> [Data extracted from a collection]:

━━━━━━━━━━━━━━━━━━━━

This is an optimization exercise on Yosys and OpenROAD, whose aim is small area, a short achievable clock period and few clock cycles per item, not a production implementation. In this exercise RTL edits were held to simulation tests only and were not proved equivalent to the original. Power figures rest on the tool's default switching activity, not on a simulated workload.

==> trial 25: inputs <==
==> flow/design.v (excerpt) <==
module mul_share_arbiter #(
    parameter int DATAWIDTH = 64,
    parameter int LATENCY   = 3
) (
    input  logic                   Clk,
    input  logic                   Rst,
    input  logic [3:0]             Req,
    input  logic [4*DATAWIDTH-1:0] A,
    input  logic [4*DATAWIDTH-1:0] B,
    output logic [3:0]             Grant,
    output logic [3:0]             Done,
    output logic [DATAWIDTH-1:0]   Prod,
    output logic                   Busy
);
  logic [3:0] slot_r;
  logic [3:0] grant_r, done_r;
  logic [3:0] tag_r [1:2];
  logic       busy_r;
  wire  [3:0] acc = Req & slot_r;
  logic       tags_any;
  always_comb begin
    tags_any = |grant_r;
    for (int k = 1; k <= 2; k++) tags_any = tags_any | (|tag_r[k]);
  end
  always_ff @(posedge Clk or negedge Rst) begin
    if (!Rst) begin
      slot_r  <= 4'b0001;
      grant_r <= '0;
      for (int k = 1; k <= 2; k++) tag_r[k] <= '0;
      done_r  <= '0;
      busy_r  <= 1'b0;
    end else begin
      slot_r  <= {slot_r[2:0], slot_r[3]};
      grant_r <= acc;
      tag_r[1] <= grant_r;
      for (int k = 2; k <= 2; k++) tag_r[k] <= tag_r[k-1];
      done_r  <= tag_r[2];
      busy_r  <= (|acc) | tags_any;
    end
  end
  assign Grant = grant_r;
  assign Done  = done_r;
  assign Busy  = busy_r;
  ...
Settings: LEC_CHECK=0, ABC_AREA=1, CAP_MARGIN=20, CORE_MARGIN=2, CORE_UTILIZATION=40, SETUP_SLACK_MARGIN=5, SLEW_MARGIN=20, SYNTH_HIERARCHICAL=1; clock period 8.5 ns.
standard.sh (not shown) runs the stock make flow with config.mk's settings and CLKGATE_MAP_FILE= SYNTH_SCRIPT=/design/flow/synth_recipe.tcl, a recipe that flattens the netlist after the stock synthesis.
==> flow/flow/run.sh <==
#!/bin/bash
set -euo pipefail
cd "$(dirname "$0")/.."
bash standard.sh "BUFFER_PORTS_ARGS=-buffer_cell sky130_fd_sc_hd__buf_1" \
    SETUP_SLACK_MARGIN=5.3 finish > standard.log 2>&1
==> trial 95 (differences from trial 25) <==
==> flow/run.sh (new file) <==
#!/bin/bash
# synth_recipe.tcl (not shown) runs the flow's synth.tcl, then flattens the netlist and writes it again
# the make line also repeats each setting of config.mk as NAME=value (left out here)
make -C /OpenROAD-flow-scripts/flow DESIGN_CONFIG=/design/flow/config.mk WORK_HOME=/design/flow/orfs CLKGATE_MAP_FILE= SYNTH_SCRIPT=/design/flow/synth_recipe.tcl finish
removed: flow/flow/run.sh
removed: flow/standard.sh
==> build 74 (differences from trial 25) <==
==> flow/run.sh (new file) <==
#!/bin/bash
# synth_recipe.tcl (not shown) runs the flow's synth.tcl, then flattens the netlist and writes it again
# the make line also repeats each setting of config.mk as NAME=value (left out here)
make -C /OpenROAD-flow-scripts/flow DESIGN_CONFIG=/design/flow/config.mk WORK_HOME=/design/flow/orfs CLKGATE_MAP_FILE= SYNTH_SCRIPT=/design/flow/synth_recipe.tcl finish
--- a/flow/config.mk
+++ b/flow/config.mk
@@ -10,3 +10,4 @@
 export CORE_MARGIN = 2
-export CORE_UTILIZATION = 40
+export CORE_UTILIZATION = 60
+export PLACE_DENSITY = 0.7
 export SETUP_SLACK_MARGIN = 5
removed: flow/flow/run.sh
removed: flow/standard.sh
==> results by group <==
Worst hold path
  – Hold-critical path endpoint: neg1_r[29]
  – Hold wc startpoint: neg_r[29]

Power and ir drop
  – Comb pwr share: 3.5%
  – Lkg Pwr: 37.3 nW

Worst setup path
  – Reg2reg path depth: 8
  – CP max FO: 12

Cells and area
  – ClkCell Share: 4.15%
  – Register area: between 0.01 and 0.015 mm²
  – Buffering overhead: 10.3%
  – Multi-input gate share of total cell area: 59.3%

Global route
  – First-pass GRT wire length: ~420000 µm
  – Number of global-route vias before repair: 56345

Placed design
  – Dpl cell area: 0.0685 mm²
  – Final HPWL DP: 214000 µm
  – Post-Place Cells: 8530

Outcome
  – Run status: finished clean

Clock network
  – CTS buffer count: 85
The numbers above come from trial 95.

==> results by group <==
Cells and area
  – Multi-input gate share of total cell area: 60.7%
  – ClkCell Share: between 3 and 4%
  – Register area: 0.0148 mm²
  – Buffering overhead: 9.90%

Global route
  – Number of global-route vias before repair: around 57000
  – First-pass GRT wire length: 378000 µm

Outcome
  – Run status: finished clean

Power and ir drop
  – Lkg Pwr: 36.8 nW
  – Comb pwr share: 3.5%

Placed design
  – Final HPWL DP: between 150000 and 200000 µm
  – Dpl cell area: 0.0676 mm²
  – Post-Place Cells: slightly below 8000

Clock network
  – CTS buffer count: 79

Worst hold path
  – Hold wc startpoint: opa_r[17]

Worst setup path
  – Reg2reg path depth: 6
The numbers above come from build 74.

==> results by group <==
Placed design
  – Final HPWL DP: 205000 µm
  – Post-Place Cells: 8528

Worst setup path
  – CP max FO: 30

Worst hold path
  – Hold-critical path endpoint: neg1_r[24]
  – Hold wc startpoint: neg_r[24]

Global route
  – Number of global-route vias before repair: 56831
  – First-pass GRT wire length: 418000 µm

Cells and area
  – Multi-input gate share of total cell area: 60.7%
  – Buffering overhead: 7.85%
  – Register area: about 0.015 mm²
  – ClkCell Share: 4.42%

Power and ir drop
  – Comb pwr share: between 1.5 and 2%
  – Lkg Pwr: 36.7 nW

Clock network
  – CTS buffer count: 86

Outcome
  – Run status: finished clean
The numbers above come from trial 25.

Testbench counts of trial 25, summed over its fixed seeds: cycles 1,568, items 1,536.
Testbench counts of trial 95, summed over its fixed seeds: cycles 1,568, items 1,536.
Testbench counts of build 74, summed over its fixed seeds: cycles 1,568, items 1,536.

* * *

==> inputs of juniper <==
Another version of the RTL of mul_share_arbiter (not shown whole).
clock: 8.5 ns
lec_check: 0
abc_area: 1
cap_margin: 30
core_margin: 2
core_utilization: 40
setup_slack_margin: 5
slew_margin: 30
synth_hierarchical: 1
==> flow/flow/run.sh <==
#!/bin/bash
set -euo pipefail
cd "$(dirname "$0")/.."
bash standard.sh "BUFFER_PORTS_ARGS=-buffer_cell sky130_fd_sc_hd__buf_1" \
    SETUP_SLACK_MARGIN=5.6 finish > standard.log 2>&1
==> quartz (differences from juniper) <==
--- a/flow/config.mk
+++ b/flow/config.mk
@@ -8,3 +8,3 @@
 export ABC_AREA = 1
-export CAP_MARGIN = 30
+export CAP_MARGIN = 60
 export CORE_MARGIN = 2
@@ -12,3 +12,3 @@
 export SETUP_SLACK_MARGIN = 5
-export SLEW_MARGIN = 30
+export SLEW_MARGIN = 60
 export SYNTH_HIERARCHICAL = 1
==> notes.md <==
- juniper finished with max-capacitance violations, max-slew violations left. quartz passed the timing, design-rule and antenna checks.
- Combinational power is about the same in juniper and quartz.
- Hold slack: juniper is better than quartz (1.1 ps).
- Die area is the same in quartz and juniper.
- Of quartz and juniper, quartz has the higher core utilization (gap 0.11 points).
- Count of clock-buffer cells in the layout: quartz is lower than juniper (5).
- Against quartz, the global-route usage of juniper is higher by 0.34 points.
- In sequential power, quartz and juniper hardly differ.
- Against juniper, the worst setup slack of quartz is higher by 15 ps.
- Between quartz and juniper, the lower clock skew is in juniper (gap 19 ps).
- Cell count is about the same in quartz and juniper.
- In quartz the fmax is higher than in juniper, by 0.49%.
==> figures <==
metric	quartz	juniper
Met1 Usage GRT	0.4134	0.4148
Share of the final layout cell area in multi-input gates	0.6054	0.6094
DR vias/cell	6.441	6.458
Final period demand of the worst path	3043 ps	3058 ps
Reported clock group power	4.14 mW	4.19 mW
Global-route met3 utilization	0.1673	0.1756
Clock buffer and inverter area fraction after layout	0.04228	0.04272
CTS-repair resized insts	295	407
Termination of the worst setup path	q2_63_3	Grant[2]
Worst setup startpoint	q1_61_5	grant_r[2]
Ant diodes	19	31
Nets@finish	8,321	8,312
Amount of wire on met2 after detailed routing	126,100 um	125,900 um
Reg-to-reg startpoint	q1_61_5	one_r[5]
Pre-CTS setup slack	5190 ps	4896 ps
Post-route insts no fill	8,926	8,928
Headroom to the max-slew limit	0.5562	-0.03714
Number of cells after detailed placement	8,641	8,620
Psw	1.857 mW	1.849 mW
Worst Hold Margin	319.3 ps	320.5 ps
Status	complete, no violations	failed layout checks
Violated checks	-	max-capacitance violations, max-slew violations
Number of non-clock buffers	815	806
Terminus of the critical flop-to-flop path	q2_63_3	q1_48_6
Testbench counts of juniper, summed over its fixed seeds: cycles 1,568, items 1,536.
Testbench counts of quartz, summed over its fixed seeds: cycles 1,568, items 1,536.

-- re-timing with driven ports --
In the flow no input, the clock included, has a driving cell. The finished layouts below were timed again as built, in two steps.
Step 1, drivers: a clkbuf_16 drives Clk and a buf_2 each remaining input, both assumed.
Step 2, shift: input delay + t, output delay - t, t = (earliest + latest rising clock arrival at the registers) / 2. This alone moves slack from input paths to output paths.
Slacks: no drivers / after step 1 / after step 2; pairs: no drivers / after step 1.
run | t, ns | setup slack, ns | worst setup path at the end
trial 25 | 0.777 | 5.197 / 5.197 / 4.930 | input to register
trial 95 | 0.798 | 4.936 / 4.936 / 4.272 | input to register
build 74 | 0.789 | 4.896 / 4.896 / 4.844 | input to register
juniper | 0.825 | 5.442 / 5.365 / 5.125 | input to register
quartz | 0.785 | 5.457 / 5.410 / 5.357 | input to register
For trial 95, which loses most, drivers alone change the setup slack by 0.000 ns; drivers and shift together by -0.664 ns.
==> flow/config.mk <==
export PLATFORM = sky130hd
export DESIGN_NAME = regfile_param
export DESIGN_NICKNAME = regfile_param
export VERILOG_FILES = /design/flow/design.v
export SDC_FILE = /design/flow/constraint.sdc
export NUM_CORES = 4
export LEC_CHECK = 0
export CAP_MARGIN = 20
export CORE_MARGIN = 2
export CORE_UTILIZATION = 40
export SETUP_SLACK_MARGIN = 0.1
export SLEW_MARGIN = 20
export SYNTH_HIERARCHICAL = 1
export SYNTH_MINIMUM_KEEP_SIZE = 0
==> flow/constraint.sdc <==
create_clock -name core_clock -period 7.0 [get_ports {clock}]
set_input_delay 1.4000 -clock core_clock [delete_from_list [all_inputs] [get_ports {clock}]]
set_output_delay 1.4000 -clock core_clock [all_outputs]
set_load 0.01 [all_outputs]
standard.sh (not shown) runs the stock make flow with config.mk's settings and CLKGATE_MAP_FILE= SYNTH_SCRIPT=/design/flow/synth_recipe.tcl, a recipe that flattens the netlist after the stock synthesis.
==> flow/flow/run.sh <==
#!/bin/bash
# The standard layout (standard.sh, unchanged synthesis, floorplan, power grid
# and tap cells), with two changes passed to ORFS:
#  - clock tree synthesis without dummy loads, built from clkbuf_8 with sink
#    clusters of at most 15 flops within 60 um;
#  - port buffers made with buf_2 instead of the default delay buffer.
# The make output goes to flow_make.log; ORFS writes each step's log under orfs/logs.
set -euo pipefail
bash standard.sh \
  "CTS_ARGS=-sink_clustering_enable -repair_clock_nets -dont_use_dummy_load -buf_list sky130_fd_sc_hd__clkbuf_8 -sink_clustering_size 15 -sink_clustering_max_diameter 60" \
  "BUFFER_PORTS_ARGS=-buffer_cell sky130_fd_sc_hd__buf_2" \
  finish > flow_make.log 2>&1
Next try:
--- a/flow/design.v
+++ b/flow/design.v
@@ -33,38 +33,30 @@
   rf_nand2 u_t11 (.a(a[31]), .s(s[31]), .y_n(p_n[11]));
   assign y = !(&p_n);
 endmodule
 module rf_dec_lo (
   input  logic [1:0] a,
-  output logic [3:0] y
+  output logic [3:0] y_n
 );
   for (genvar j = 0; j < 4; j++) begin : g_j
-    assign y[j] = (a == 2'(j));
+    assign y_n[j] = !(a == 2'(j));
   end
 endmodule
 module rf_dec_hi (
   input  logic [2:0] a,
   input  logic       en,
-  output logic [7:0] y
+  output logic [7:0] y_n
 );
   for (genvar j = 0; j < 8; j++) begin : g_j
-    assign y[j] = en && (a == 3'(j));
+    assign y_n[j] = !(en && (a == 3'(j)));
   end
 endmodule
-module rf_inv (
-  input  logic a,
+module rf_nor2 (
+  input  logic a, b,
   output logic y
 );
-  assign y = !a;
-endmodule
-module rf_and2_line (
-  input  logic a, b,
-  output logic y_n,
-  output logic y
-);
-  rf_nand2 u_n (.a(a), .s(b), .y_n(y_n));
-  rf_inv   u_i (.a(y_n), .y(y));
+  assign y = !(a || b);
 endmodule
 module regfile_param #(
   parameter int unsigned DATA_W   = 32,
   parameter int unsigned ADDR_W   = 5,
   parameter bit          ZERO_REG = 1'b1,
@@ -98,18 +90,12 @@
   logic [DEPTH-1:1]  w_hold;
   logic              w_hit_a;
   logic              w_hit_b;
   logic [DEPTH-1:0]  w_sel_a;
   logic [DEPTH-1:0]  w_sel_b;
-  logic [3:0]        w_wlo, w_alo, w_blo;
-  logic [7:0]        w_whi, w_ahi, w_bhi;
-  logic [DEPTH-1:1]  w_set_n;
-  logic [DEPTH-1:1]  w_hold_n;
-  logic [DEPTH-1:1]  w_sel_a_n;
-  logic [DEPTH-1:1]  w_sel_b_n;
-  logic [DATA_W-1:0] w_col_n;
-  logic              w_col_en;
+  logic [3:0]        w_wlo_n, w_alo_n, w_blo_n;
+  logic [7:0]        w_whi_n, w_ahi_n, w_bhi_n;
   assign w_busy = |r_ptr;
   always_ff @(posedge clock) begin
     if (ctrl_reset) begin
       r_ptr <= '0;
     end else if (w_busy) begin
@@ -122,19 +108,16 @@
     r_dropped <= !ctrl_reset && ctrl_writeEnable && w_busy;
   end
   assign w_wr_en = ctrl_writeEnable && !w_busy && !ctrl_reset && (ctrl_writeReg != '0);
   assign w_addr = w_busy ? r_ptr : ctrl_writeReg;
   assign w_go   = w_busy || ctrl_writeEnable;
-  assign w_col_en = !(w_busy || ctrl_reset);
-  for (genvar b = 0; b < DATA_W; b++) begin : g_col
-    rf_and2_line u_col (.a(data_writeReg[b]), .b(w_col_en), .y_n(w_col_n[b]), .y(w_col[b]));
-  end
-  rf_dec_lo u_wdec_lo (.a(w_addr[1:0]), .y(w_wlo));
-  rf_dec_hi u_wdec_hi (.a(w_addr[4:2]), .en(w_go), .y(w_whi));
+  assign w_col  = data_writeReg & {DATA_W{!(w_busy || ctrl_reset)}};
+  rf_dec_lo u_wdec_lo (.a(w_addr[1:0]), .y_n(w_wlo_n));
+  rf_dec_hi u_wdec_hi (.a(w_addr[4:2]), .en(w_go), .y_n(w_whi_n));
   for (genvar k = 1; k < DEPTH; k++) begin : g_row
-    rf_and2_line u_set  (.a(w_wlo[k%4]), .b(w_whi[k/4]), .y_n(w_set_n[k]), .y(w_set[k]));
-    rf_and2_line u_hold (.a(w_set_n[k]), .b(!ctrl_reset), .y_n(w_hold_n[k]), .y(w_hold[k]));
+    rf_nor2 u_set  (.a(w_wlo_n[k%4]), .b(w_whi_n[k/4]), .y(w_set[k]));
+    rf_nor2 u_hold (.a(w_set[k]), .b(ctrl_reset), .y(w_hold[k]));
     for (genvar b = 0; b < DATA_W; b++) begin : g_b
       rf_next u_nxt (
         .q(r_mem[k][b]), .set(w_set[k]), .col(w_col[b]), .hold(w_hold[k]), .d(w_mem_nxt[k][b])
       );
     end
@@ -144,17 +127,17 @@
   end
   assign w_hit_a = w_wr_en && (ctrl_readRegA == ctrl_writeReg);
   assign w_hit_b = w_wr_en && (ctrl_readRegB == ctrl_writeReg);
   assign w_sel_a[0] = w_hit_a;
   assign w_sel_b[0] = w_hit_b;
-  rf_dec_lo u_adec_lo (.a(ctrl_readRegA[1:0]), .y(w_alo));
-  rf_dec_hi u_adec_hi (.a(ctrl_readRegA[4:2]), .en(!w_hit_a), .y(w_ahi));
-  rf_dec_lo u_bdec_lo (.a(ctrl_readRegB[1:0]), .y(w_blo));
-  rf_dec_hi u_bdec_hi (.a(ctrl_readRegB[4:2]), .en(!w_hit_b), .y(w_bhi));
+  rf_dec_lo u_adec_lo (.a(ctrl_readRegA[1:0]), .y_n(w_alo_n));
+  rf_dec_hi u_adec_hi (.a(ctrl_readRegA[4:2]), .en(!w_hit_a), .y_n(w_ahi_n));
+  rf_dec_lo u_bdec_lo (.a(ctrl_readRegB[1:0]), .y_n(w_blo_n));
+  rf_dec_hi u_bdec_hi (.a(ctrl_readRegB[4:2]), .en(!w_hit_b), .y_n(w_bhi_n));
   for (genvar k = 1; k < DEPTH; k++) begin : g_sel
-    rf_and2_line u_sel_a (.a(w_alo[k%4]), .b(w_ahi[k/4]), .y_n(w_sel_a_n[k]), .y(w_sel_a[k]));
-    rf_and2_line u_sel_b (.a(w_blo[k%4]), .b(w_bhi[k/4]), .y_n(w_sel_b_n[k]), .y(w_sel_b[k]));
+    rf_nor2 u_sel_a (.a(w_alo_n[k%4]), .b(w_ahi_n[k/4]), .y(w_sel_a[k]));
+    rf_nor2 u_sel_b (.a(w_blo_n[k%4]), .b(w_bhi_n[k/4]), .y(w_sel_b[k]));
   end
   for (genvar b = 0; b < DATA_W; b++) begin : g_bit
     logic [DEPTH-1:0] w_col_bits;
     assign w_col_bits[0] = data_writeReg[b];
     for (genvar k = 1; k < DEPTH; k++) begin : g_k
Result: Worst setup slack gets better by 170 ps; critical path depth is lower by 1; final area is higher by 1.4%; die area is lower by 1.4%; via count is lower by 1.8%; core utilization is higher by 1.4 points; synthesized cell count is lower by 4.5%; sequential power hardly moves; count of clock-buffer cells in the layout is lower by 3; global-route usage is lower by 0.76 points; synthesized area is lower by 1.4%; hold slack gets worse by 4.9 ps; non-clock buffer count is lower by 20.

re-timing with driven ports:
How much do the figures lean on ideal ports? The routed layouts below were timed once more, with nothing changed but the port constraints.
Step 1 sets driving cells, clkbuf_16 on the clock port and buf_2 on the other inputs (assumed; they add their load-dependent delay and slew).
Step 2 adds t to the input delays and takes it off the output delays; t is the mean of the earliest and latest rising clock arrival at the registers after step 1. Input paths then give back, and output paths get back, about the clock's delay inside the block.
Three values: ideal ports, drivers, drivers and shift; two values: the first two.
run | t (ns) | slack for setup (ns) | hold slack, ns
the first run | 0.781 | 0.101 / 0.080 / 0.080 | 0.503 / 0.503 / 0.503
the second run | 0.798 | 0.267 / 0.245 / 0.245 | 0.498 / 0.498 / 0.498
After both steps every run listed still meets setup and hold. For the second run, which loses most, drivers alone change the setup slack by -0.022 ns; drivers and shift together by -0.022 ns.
This is an optimization exercise on Yosys and OpenROAD, whose aim is small area and a short achievable clock period, not a production implementation. No functional check of the RTL was part of any run shown here. No driver is modelled on the clock port, so clocking that relies on it looks cheaper here than on a real chip. Power figures rest on the tool's default switching activity, not on a simulated workload.

`flow/standard.sh`:
```
#!/bin/bash
# synth_recipe.tcl (not shown) runs the flow's synth.tcl, then flattens the netlist and writes it again
# the make line also repeats each setting of config.mk as NAME=value (left out here)
make -C /OpenROAD-flow-scripts/flow DESIGN_CONFIG=/design/flow/config.mk WORK_HOME=/design/flow/orfs CLKGATE_MAP_FILE= SYNTH_SCRIPT=/design/flow/synth_recipe.tcl "${@:-finish}"
```
This is an optimization exercise on Yosys and OpenROAD, whose aim is small area, a short achievable clock period and few clock cycles, not a production implementation. At most, simulation tests tie the RTL to the original design; equivalence was not proved. Function not checked in run 1: the RTL went through the layout flow alone.

==> flow/design.v (outline; a module is shown in full before it is edited, if it fits) <==
// module mac_dot: 1347 lines
// module mac_fa: 4 lines
// module mac_ha: 4 lines
// module mac_hai: 4 lines
// module mac_top: 99 lines
module mac_top (
    input  logic         CLK,
    input  logic         RSTN,
    input  logic [11:0]  mnt_i,        
    input  logic         start_i,
    output logic         done_o,
    output logic [3:0]   w_rd_o,       
    input  logic [63:0]  w_rdata_i,    
    output logic [3:0]   i_rd_o,       
    input  logic [63:0]  i_rdata_i,    
    output logic [68:0]  o_wr_o        
);
  // ...
==> flow/run.sh <==
#!/bin/bash
# synth_recipe.tcl (not shown) runs the flow's synth.tcl, then flattens the netlist and writes it again
# the make line also repeats each setting of config.mk as NAME=value (left out here)
make -C /OpenROAD-flow-scripts/flow DESIGN_CONFIG=/design/flow/config.mk WORK_HOME=/design/flow/orfs CLKGATE_MAP_FILE= SYNTH_SCRIPT=/design/flow/synth_recipe.tcl finish
==> flow/config.mk <==
export PLATFORM = sky130hd
export DESIGN_NAME = mac_top
export DESIGN_NICKNAME = mac_top
export VERILOG_FILES = /design/flow/design.v
export SDC_FILE = /design/flow/constraint.sdc
export NUM_CORES = 4
export LEC_CHECK = 0
export CAP_MARGIN = 20
export CORE_MARGIN = 2
export CORE_UTILIZATION = 30
export SETUP_SLACK_MARGIN = 2.4
export SLEW_MARGIN = 20
export SYNTH_HIERARCHICAL = 1
==> flow/constraint.sdc <==
create_clock -name core_clock -period 5.5 [get_ports {CLK}]
set_input_delay 1.1000 -clock core_clock [delete_from_list [all_inputs] [get_ports {CLK}]]
set_output_delay 1.1000 -clock core_clock [all_outputs]
set_load 0.01 [all_outputs]
==> out/qor_table.md, run 1 <==
| Parameter | Value | Unit |
|:---|:---|:---|
| Worst hold path depth | 0 | - |
| Uppermost layer routed | met4 | - |
| End of the worst register-to-register path | acc_q[63]$_DFF_P_ | - |
| Width of the die | 193 | um |
| RePlAce Congestion | 0.903 | - |
| Number of antenna violations at the first check in global routing | 0 | - |
| Final routed DRC violation total | 0 | - |
| Met3 usage | 0.0364 | - |
| GRT Overall Usage | 0.166 | - |
| Run status | no timing/DRC/antenna violations | - |
| First-pass iteration count of the detailed router | 4 | - |
| Cell with the most instances on the worst path | sky130_fd_sc_hd__fa_2 | - |
| Final hold slack | 0.327 | ns |
| Pre-CTS setup slack | 1.18 | ns |
| Clock buffer count | 18 | - |
| Post-Synth Simple-Gate Area | 0.175 | - |
| Number of well taps | 461 | - |
| Number of H-tree levels | 4 | - |
| Final Critical Period | 3.45 | ns |
| Congestion Overflow GR | 0 | - |
| Async set or reset register ratio after synthesis | 0.0861 | - |
| Fill cells | 3373 | - |
| Number of flip-flops in the largest register | 64 | - |
| Antenna Diode Count | 0 | - |
| Fraction of layout instances using a drive strength above 1 | 0.430 | - |
| Post-CTS Setup Inserts | 44 | - |
| Setup Total Neg Slack | 0 | ns |
| Floorplan Core Area | 35400 | sq um |
| Floorplan die area | 37300 | sq um |
| Number of buffers inserted by hold repair at cts | 0 | - |
| Multi-input logic area | 8230 | sq um |
| Detailed route wirelength on metal2 | 14300 | um |
| Compound-Gate Fraction of Synth Area | 0.0341 | - |
| Layout Skew | 0.00797 | ns |
| Slew of the pin with the lowest slew margin | 0.852 | ns |
| Port bufs | 150 | - |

━━━━━━━━━━━━━━━━━━━━

> [Work required]: From the lines above, copy those that contain the word "unsigned".

> [Answer space]:
   parameter int unsigned DATA_W   = 32,
   parameter int unsigned ADDR_W   = 5,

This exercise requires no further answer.